The global demand for leather takes a lot of cattle which are cruelly treated and contribute a great deal of greenhouse gasses. Not only that but the processes of tanning and crusting leather actually produce carcinogenic chemical runoff of dangerous heavy metals like chromium. These get into the water systems of places like Bangladesh and China where a lot of leather is produced.
In response to this, the leather industry is adjusting and pursuing safer and more environmentally friendly alternatives to cattle hide. Here are some of the most promising leather alternatives changing the leather game and the garment industry.
Desserto leather is made from Nopal cactus, also known as prickly pear cactus. Top retail leather goods producers like Karl Lagerfeld, Fossil, and Everlane are already using cactus-based leather, and Mercedes-Benz already has seats covered in it. Rather than cows or even other plants, cacti use very little water. Desserto states that it saved 164,650% of water compared to animal leather.

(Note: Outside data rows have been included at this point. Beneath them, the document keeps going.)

This design comes from an exercise in tuning for small area, a short achievable clock period and few clock cycles per item on the open sky130 flow, not from production work. Where RTL was checked, it was by simulation tests only, not by an equivalence proof against the original. No driver is modelled on the clock port, so clocking that relies on it looks cheaper here than on a real chip. Power and IR drop assume default switching activity.

// afu_region_top
module afu_region_top (
   input  logic                   i_clk,
   input  logic                   i_arst_n,
   input  logic                   i_req,
   input  logic [3-1:0]  i_req_pid,
   input  logic [1:0]             i_req_op,
   input  logic [4-1:0] i_req_addr,
   input  logic [64-1:0] i_req_wdata,
   output logic                   o_ack,
   output logic [64-1:0] o_rsp_rdata,
   output afu_region_pkg::afu_status_e            o_rsp_status
);
clock: 4.0 ns
lec_check: 0
cap_margin: 20
core_margin: 2
core_utilization: 65
cts_cluster_diameter: 100
cts_cluster_size: 30
place_density: 0.75
setup_slack_margin: 2.3
slew_margin: 20
synth_hierarchical: 1
standard.sh (not shown) runs the stock make flow with config.mk's settings and CLKGATE_MAP_FILE= SYNTH_SCRIPT=/design/flow/synth_recipe.tcl, a recipe that flattens the netlist after the stock synthesis.
==> flow/flow/run.sh <==
#!/bin/bash
set -euo pipefail
here=$(cd "$(dirname "${BASH_SOURCE[0]}")" && pwd)
export BUFFER_PORTS_ARGS="-buffer_cell sky130_fd_sc_hd__buf_2"
export POST_CTS_TCL="$here/post_cts.tcl"
bash standard.sh > standard.log 2>&1
==> flow/flow/post_cts.tcl <==
set block [ord::get_db_block]
set clk_net [$block findNet i_clk]
set removed 0
foreach it [$clk_net getITerms] {
  set inst [$it getInst]
  set master [[$inst getMaster] getName]
  if {![string match "sky130_fd_sc_hd__clkbuf_*" $master]} { continue }
  set out_net ""
  foreach oit [$inst getITerms] {
    if {[$oit isOutputSignal]} { set out_net [$oit getNet] }
  }
  if {$out_net eq ""} { continue }
  set loads {}
  set all_bufs 1
  foreach lit [$out_net getITerms] {
    if {[$lit getInst] eq $inst} { continue }
    lappend loads $lit
    if {![string match "sky130_fd_sc_hd__clkbuf_*" [[[$lit getInst] getMaster] getName]]} { set all_bufs 0 }
  }
  set port_pins [expr {[llength [$clk_net getITerms]] - 1 + [llength $loads]}]
  if {!$all_bufs || $port_pins > 4 || [llength [$out_net getBTerms]] > 0} { continue }
  puts "post_cts: removing clock root buffer [$inst getName] ($master), port now drives $port_pins pins"
  foreach lit $loads {
    $lit disconnect
    $lit connect $clk_net
  }
  $it disconnect
  odb::dbInst_destroy $inst
  odb::dbNet_destroy $out_net
  incr removed
  break
}
if {$removed} {
  estimate_parasitics -placement
  report_clock_skew
  report_worst_slack -max
  report_worst_slack -min
}
The starting point completed with no timing, DRC or antenna violations.
Testbench counts at the start, summed over its fixed seeds: cycles 6,400, items 3,200.
What follows belongs to an exercise in optimizing a design on an open flow for small area; a production flow would make more cautious choices.
The RTL was checked by simulation tests, not by an equivalence proof against the original design.
No activity file was given, so power comes from the tool's default toggle rates.

==> design.v <==
module regfile_servo_bank #(
  parameter int NUM_REGS   = 32,
  parameter int DATA_W     = 32,
  parameter int NUM_SERVO  = 6,
  parameter int SERVO_BASE = 1,
  parameter int SERVO_W    = 7,
  parameter int SERVO_MAX  = 127,
  localparam int AW        = $clog2(NUM_REGS)
) (
  input  logic                         clock,
  input  logic                         ctrl_reset,
  input  logic                         ctrl_writeEnable,
  input  logic [AW-1:0]                ctrl_writeReg,
  input  logic [DATA_W-1:0]            data_writeReg,
  input  logic [AW-1:0]                ctrl_readRegA,
  input  logic [AW-1:0]                ctrl_readRegB,
  output logic [DATA_W-1:0]            data_readRegA,
  output logic [DATA_W-1:0]            data_readRegB,
  input  logic                         servo_commit,
  output logic [NUM_SERVO*SERVO_W-1:0] servo_out,
  output logic [NUM_SERVO-1:0]         servo_dirty,
  output logic                         servo_update
);
  localparam logic [SERVO_W-1:0] CLAMP = SERVO_W'(SERVO_MAX);
  logic [NUM_REGS-1:0][DATA_W-1:0] regs_q;
  logic [NUM_REGS-1:0][DATA_W-1:0] regs_d;
  logic [NUM_SERVO*SERVO_W-1:0] servo_q, servo_d;
  logic [NUM_SERVO-1:0]         dirty_q, dirty_d;
  logic                         update_q, update_d;
  logic [SERVO_W-1:0]           live;
  logic                         wr_ok;
  assign wr_ok = ctrl_writeEnable && (ctrl_writeReg != '0);
  always_comb begin
    regs_d = regs_q;
    if (wr_ok) begin
      regs_d[ctrl_writeReg] = data_writeReg;
    end
  end
  always_comb begin
    data_readRegA = '0;
    data_readRegB = '0;
    if (ctrl_readRegA != '0) begin
      if (wr_ok && (ctrl_readRegA == ctrl_writeReg)) data_readRegA = data_writeReg;
      else                                           data_readRegA = regs_q[ctrl_readRegA];
    end
    if (ctrl_readRegB != '0) begin
      if (wr_ok && (ctrl_readRegB == ctrl_writeReg)) data_readRegB = data_writeReg;
      else                                           data_readRegB = regs_q[ctrl_readRegB];
    end
  end
  always_comb begin
    servo_d  = servo_q;
    dirty_d  = dirty_q;
    update_d = 1'b0;
    live     = '0;
    if (servo_commit) begin
      update_d = |dirty_q;
      dirty_d  = '0;
      for (int k = 0; k < NUM_SERVO; k++) begin
        live = regs_q[SERVO_BASE + k][SERVO_W-1:0];
        servo_d[k*SERVO_W +: SERVO_W] = (live > CLAMP) ? CLAMP : live;
      end
    end
    for (int k = 0; k < NUM_SERVO; k++) begin
      if (wr_ok && (ctrl_writeReg == AW'(SERVO_BASE + k))) begin
        dirty_d[k] = 1'b1;
      end
    end
  end
  always_ff @(posedge clock) begin
    if (ctrl_reset) begin
      for (int i = 0; i < NUM_REGS; i++) begin
        regs_q[i] <= '0;
      end
      servo_q  <= '0;
      dirty_q  <= '0;
      update_q <= 1'b0;
    end else begin
      regs_q   <= regs_d;
      servo_q  <= servo_d;
      dirty_q  <= dirty_d;
      update_q <= update_d;
    end
  end
  assign servo_out    = servo_q;
  assign servo_dirty  = dirty_q;
  assign servo_update = update_q;
endmodule
==> run.sh <==
#!/bin/bash
# synth_recipe.tcl (not shown) runs the flow's synth.tcl, then flattens the netlist and writes it again
# the make line also repeats each setting of config.mk as NAME=value (left out here)
make -C /OpenROAD-flow-scripts/flow DESIGN_CONFIG=/design/flow/config.mk WORK_HOME=/design/flow/orfs CLKGATE_MAP_FILE= SYNTH_SCRIPT=/design/flow/synth_recipe.tcl finish
==> config.mk <==
export PLATFORM = sky130hd
export DESIGN_NAME = regfile_servo_bank
export DESIGN_NICKNAME = regfile_servo_bank
export VERILOG_FILES = /design/flow/design.v
export SDC_FILE = /design/flow/constraint.sdc
export NUM_CORES = 4
export LEC_CHECK = 0
export CAP_MARGIN = 20
export CORE_MARGIN = 2
export CORE_UTILIZATION = 40
export SLEW_MARGIN = 20
==> constraint.sdc <==
create_clock -name core_clock -period 8.0 [get_ports {clock}]
set_input_delay 1.6000 -clock core_clock [delete_from_list [all_inputs] [get_ports {clock}]]
set_output_delay 1.6000 -clock core_clock [all_outputs]
set_load 0.01 [all_outputs]
==> notes.md <==
## worst paths after layout
| check | cells past startpoint | slack [ps] | endpoint |
|---|---|---|---|
| worst max-delay path | 11 | 320 | data_readRegB[14] |
| worst max register to register | 3 | 6780 | update_q |
| worst min register to register | 2 | 470 | regs_q[226] |
| worst min-delay path | 2 | 470 | regs_q[226] |
## cell usage after synthesis, drive strengths merged, types with 32 or more instances
cell	n
o22ai	32
o21ai	255
nor2	605
buf	254
dfxtp	1073
mux2	38
a22o	32
mux2i	800
mux4	390
nor3	63
nand2	541
a21oi	524
nand3	268
clkbuf	432
a22oi	107
nor2b	62
a211oi	35
a221oi	64
## cells in the final DEF (no fill, tap or decap), drive strengths merged, types with 19 or more instances in the layout
| cell type | instances |
|---|---|
| mux2i | 800 |
| o22ai | 32 |
| nor2 | 605 |
| nand3 | 268 |
| clkdlybuf4s50 | 151 |
| a21oi | 524 |
| nand2 | 541 |
| clkinv | 22 |
| buf | 200 |
| a22oi | 107 |
| nor2b | 62 |
| o21ai | 255 |
| mux2 | 38 |
| dfxtp | 1073 |
| a22o | 32 |
| nor3 | 63 |
| mux4 | 390 |
| clkbuf | 176 |
| nor4 | 19 |
| a211oi | 35 |
| a221oi | 64 |
## per-stage QoR
stage | utilization, % | power, uW | setup WS (ps) | area [sq um]
6_report | 45.0 | 12300 | 324 | 62600
5_1_grt | 45.0 | 12500 | 302 | 62600
4_1_cts | 45.0 | 12300 | 571 | 62600
3_5_place_dp | 42.3 | 6870 | 598 | 58800
3_3_place_gp | 42.3 | 6860 | 574 | 58800
2_1_floorplan | - | 6310 | 2570 | 55800
## cell families after synthesis
family	after synthesis	synth area share, %
muxes	1228	30.9
xor gates and xnor gates	10	0.157
buffers and inverters	699	5.38
and+or+nand+nor	1617	12.7
AOI/OAI and AO/OA	1138	12.2
DFF	1073	38.5
adders and majority gates	6	0.135
## cell type report
class | count | share of cell area (%)
clock inverters | 33 | 0.572
well taps | 1876 | 3.75
flip-flops and latches | 1073 | 34.3
diodes | 2 | 0.00799
clock buffers | 176 | 5.49
repair buffers | 351 | 5.36
inverters | 13 | 0.0779
multi-input cells | 3999 | 50.4
## critical path: stages
cell and delay (ps):
sky130_fd_sc_hd__clkdlybuf4s50_1 700, sky130_fd_sc_hd__inv_1 150, sky130_fd_sc_hd__ha_1 220, sky130_fd_sc_hd__nor3b_1 150
sky130_fd_sc_hd__ha_1 270, sky130_fd_sc_hd__nand2b_1 200, sky130_fd_sc_hd__nor2_1 250, sky130_fd_sc_hd__nand3_4 430
sky130_fd_sc_hd__nor2_1 1030, sky130_fd_sc_hd__a221o_1 460, sky130_fd_sc_hd__clkdlybuf4s50_1 600
## per-layer routing
layer  part of all wire [%]  vias to the layer above  track usage (%)
met4                    4.7                       18             14.0
met2                     42                     3171             43.3
met5                  0.058                        -                0
met1                     41                    24000             41.7
met3                     12                      596             8.11
li1                       -                    20500                -
## sequential cells by signal (all words and copies together) (netlist names)
register  cells
regs_q     1024
servo_q      42
dirty_q       6
update_q      1
## where the power goes
group          leakage [uW]  switching (uW)  internal, uW  total [uW]
sequential          0.00865            31.3          5390        5420
combinational        0.0101             956           422        1380
clock               0.00188            2330          3140        5470
==> flow_summary.toml <==
[setup_path]
worst_setup_path_end_kind = "primary output"
worst-setup-path-type = "input port to primary output"
crit_start = "ctrl_writeReg[1]"
arrival_ps = 6080
r2r_start = "dirty_q[3]"
startpoint_type = "input port"
worst_ep_required_time_ps = 6400
critical_path.max_fanout = 25

[detailed_routing]
initialDrtViolationCount = 7734
route.detailed.wl_per_inst_um = 29.4
dr.pass1.iters = 6
dr_total_vias = 48200
vias_per_cell = 6.41
drt-total-wl_um = 221000
final_antenna_net_count = 0
drc = 0

[synthesis]
synth_enable_flop_cells = 0
mappedNetlistNets = 5828
synth_area_leaders = "sky130_fd_sc_hd__dfxtp_1 39%, sky130_fd_sc_hd__mux4_2 16%, sky130_fd_sc_hd__mux2i_1 14%"
syn-instance-count = 5771
yosysSeqAreaShare_pct = 38.5
netlist.area_leader.share_pct = 38.5
synth_top_area_cell = "sky130_fd_sc_hd__dfxtp_1"
synth-seq-cells = 1073
synth.avg_cell_area_sq_um = 9.67
ys.warnings.count = 1
yosys_most_used_dff = "sky130_fd_sc_hd__dfxtp_1"
yosys.cell_types.count = 55
synth_async_sr_flop_share_pct = 0
synthesis.area_sq_um = 55800

[floorplan]
die_x_um = 377
chipHeight_um = 377
die_area_sq_um = 142000
initial_utilization_pct = 40.1
core_area_sq_um = 139000
rows = 137
ios = 164

[finish]
nets = 5610
seqCellArea_sq_um = 21500
drive_above_1_share_pct = 15.7
multi_input_area_sq_um = 31600
areaGrowthSynthToFinish_pct = 12.2
nFillCells = 13000
layout.cells.non_filler = 7523

[placement]
weighted_congestion_at_the_end_of_routability_driven_global_placement = 0.859
portBuffers = 163
detailed_place_hpwl_um = 124000
place.detailed.instances = 7311

[timing]
setup_viol_count_final = 0
timing_hold_violations_final = 0
slew_headroom_pct = 16.4
fin_crit_ps = 7680
worst_hold_margin_ps = 466
report.final.slew_viol_count = 0
grt_setup_unrepaired = "no"
skew_ps = 4.81
setup_total_negative_slack_ps = 0
worstMarginPinSlew_ps = 1250
max_freq_mhz = 130
finalCritPeriodShare_pct = 96.0

[clock_network]
cts.htree.levels = 3
tritoncts_sinks = 1073
root_buffer = "sky130_fd_sc_hd__clkbuf_16"
cts_buffers = 115
clkSlewWorstSetupHoldPaths_ps = 60
ctsLongestPathBuffers = 3
cts.repair_timing.setup_buffer_count = 0
cts_hold_repair.buffers = 0
postCtsResizedCells = 0
tritoncts = "yes"
latest_clock_arrival_within_the_worst_skew_pair_ps = 750

[grt]
grt_pass1_wl_um = 318000
vias_in_the_first_global_route = 44900
combined_global_route_utilization_of_all_metal_layers_pct = 30.1
pin_count_of_the_biggest_net_entering_global_routing = 212
grt_antenna_before_repair = 13
grt_remaining_overflow = 0

[power]
power_leakage_uw = 0.0206
ir_worst_vdd_mv = 0.185
power.density_nw_per_um2 = 196

[hold_path]
worstHoldPathType = "flop to flop"
hold_path.startpoint = "regs_q[226]"

[run_status]
run_status = "complete, no violations"

[flow_run]
cap_violations = 0

==> port drivers added, routing unchanged <==
In the flow no input, the clock included, has a driving cell. The finished layout below was timed again as built, in two steps. Step 1: set_driving_cell puts a clkbuf_16 on clock and a buf_2 on each other input, an assumption about the parent block. Step 2 times the ports against the registers' clock, not the clock port: input delays grow and output delays shrink by t, the midpoint of the rising clock arrivals with the driver on. Three values: ideal ports, drivers, drivers and shift; two values: the first two.
t, ns: 0.818
setup WS [ns]: 0.324 / 0.265 / 0.265
latest minus earliest clock arrival (ns): 0.027 / 0.027
worst data-port slew with drivers (ns): 0.19
After both steps setup and hold are still met in this run. For this run, drivers alone change the setup slack by -0.059 ns; drivers and shift together by -0.059 ns.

Ananas Anam is a company that recognized the incredibly strong fibers in pineapple leaves and decided to use them in the garment industry. This material is called Piñatex and is now used by Hugo Boss, H&M, Paul Smith, and Nike. About 480 leaves from Filipino pineapple producers are used to make one square meter of material, and it creates hardly any waste.
Palm leather was developed by Dutch designer Tjeerd Veenhoven about a decade ago. He wanted to find a use for the leaves of the 80 million Areca Betel Nut Palm growing in southern India, and discovered that brittle palm leaves became more flexible when treated with glycerin, water, and some other ingredients. Now manufacturers in the Dominican Republic and Sri Lanka produce palm leather that is used in bags, book jackets, shoes, and many other products.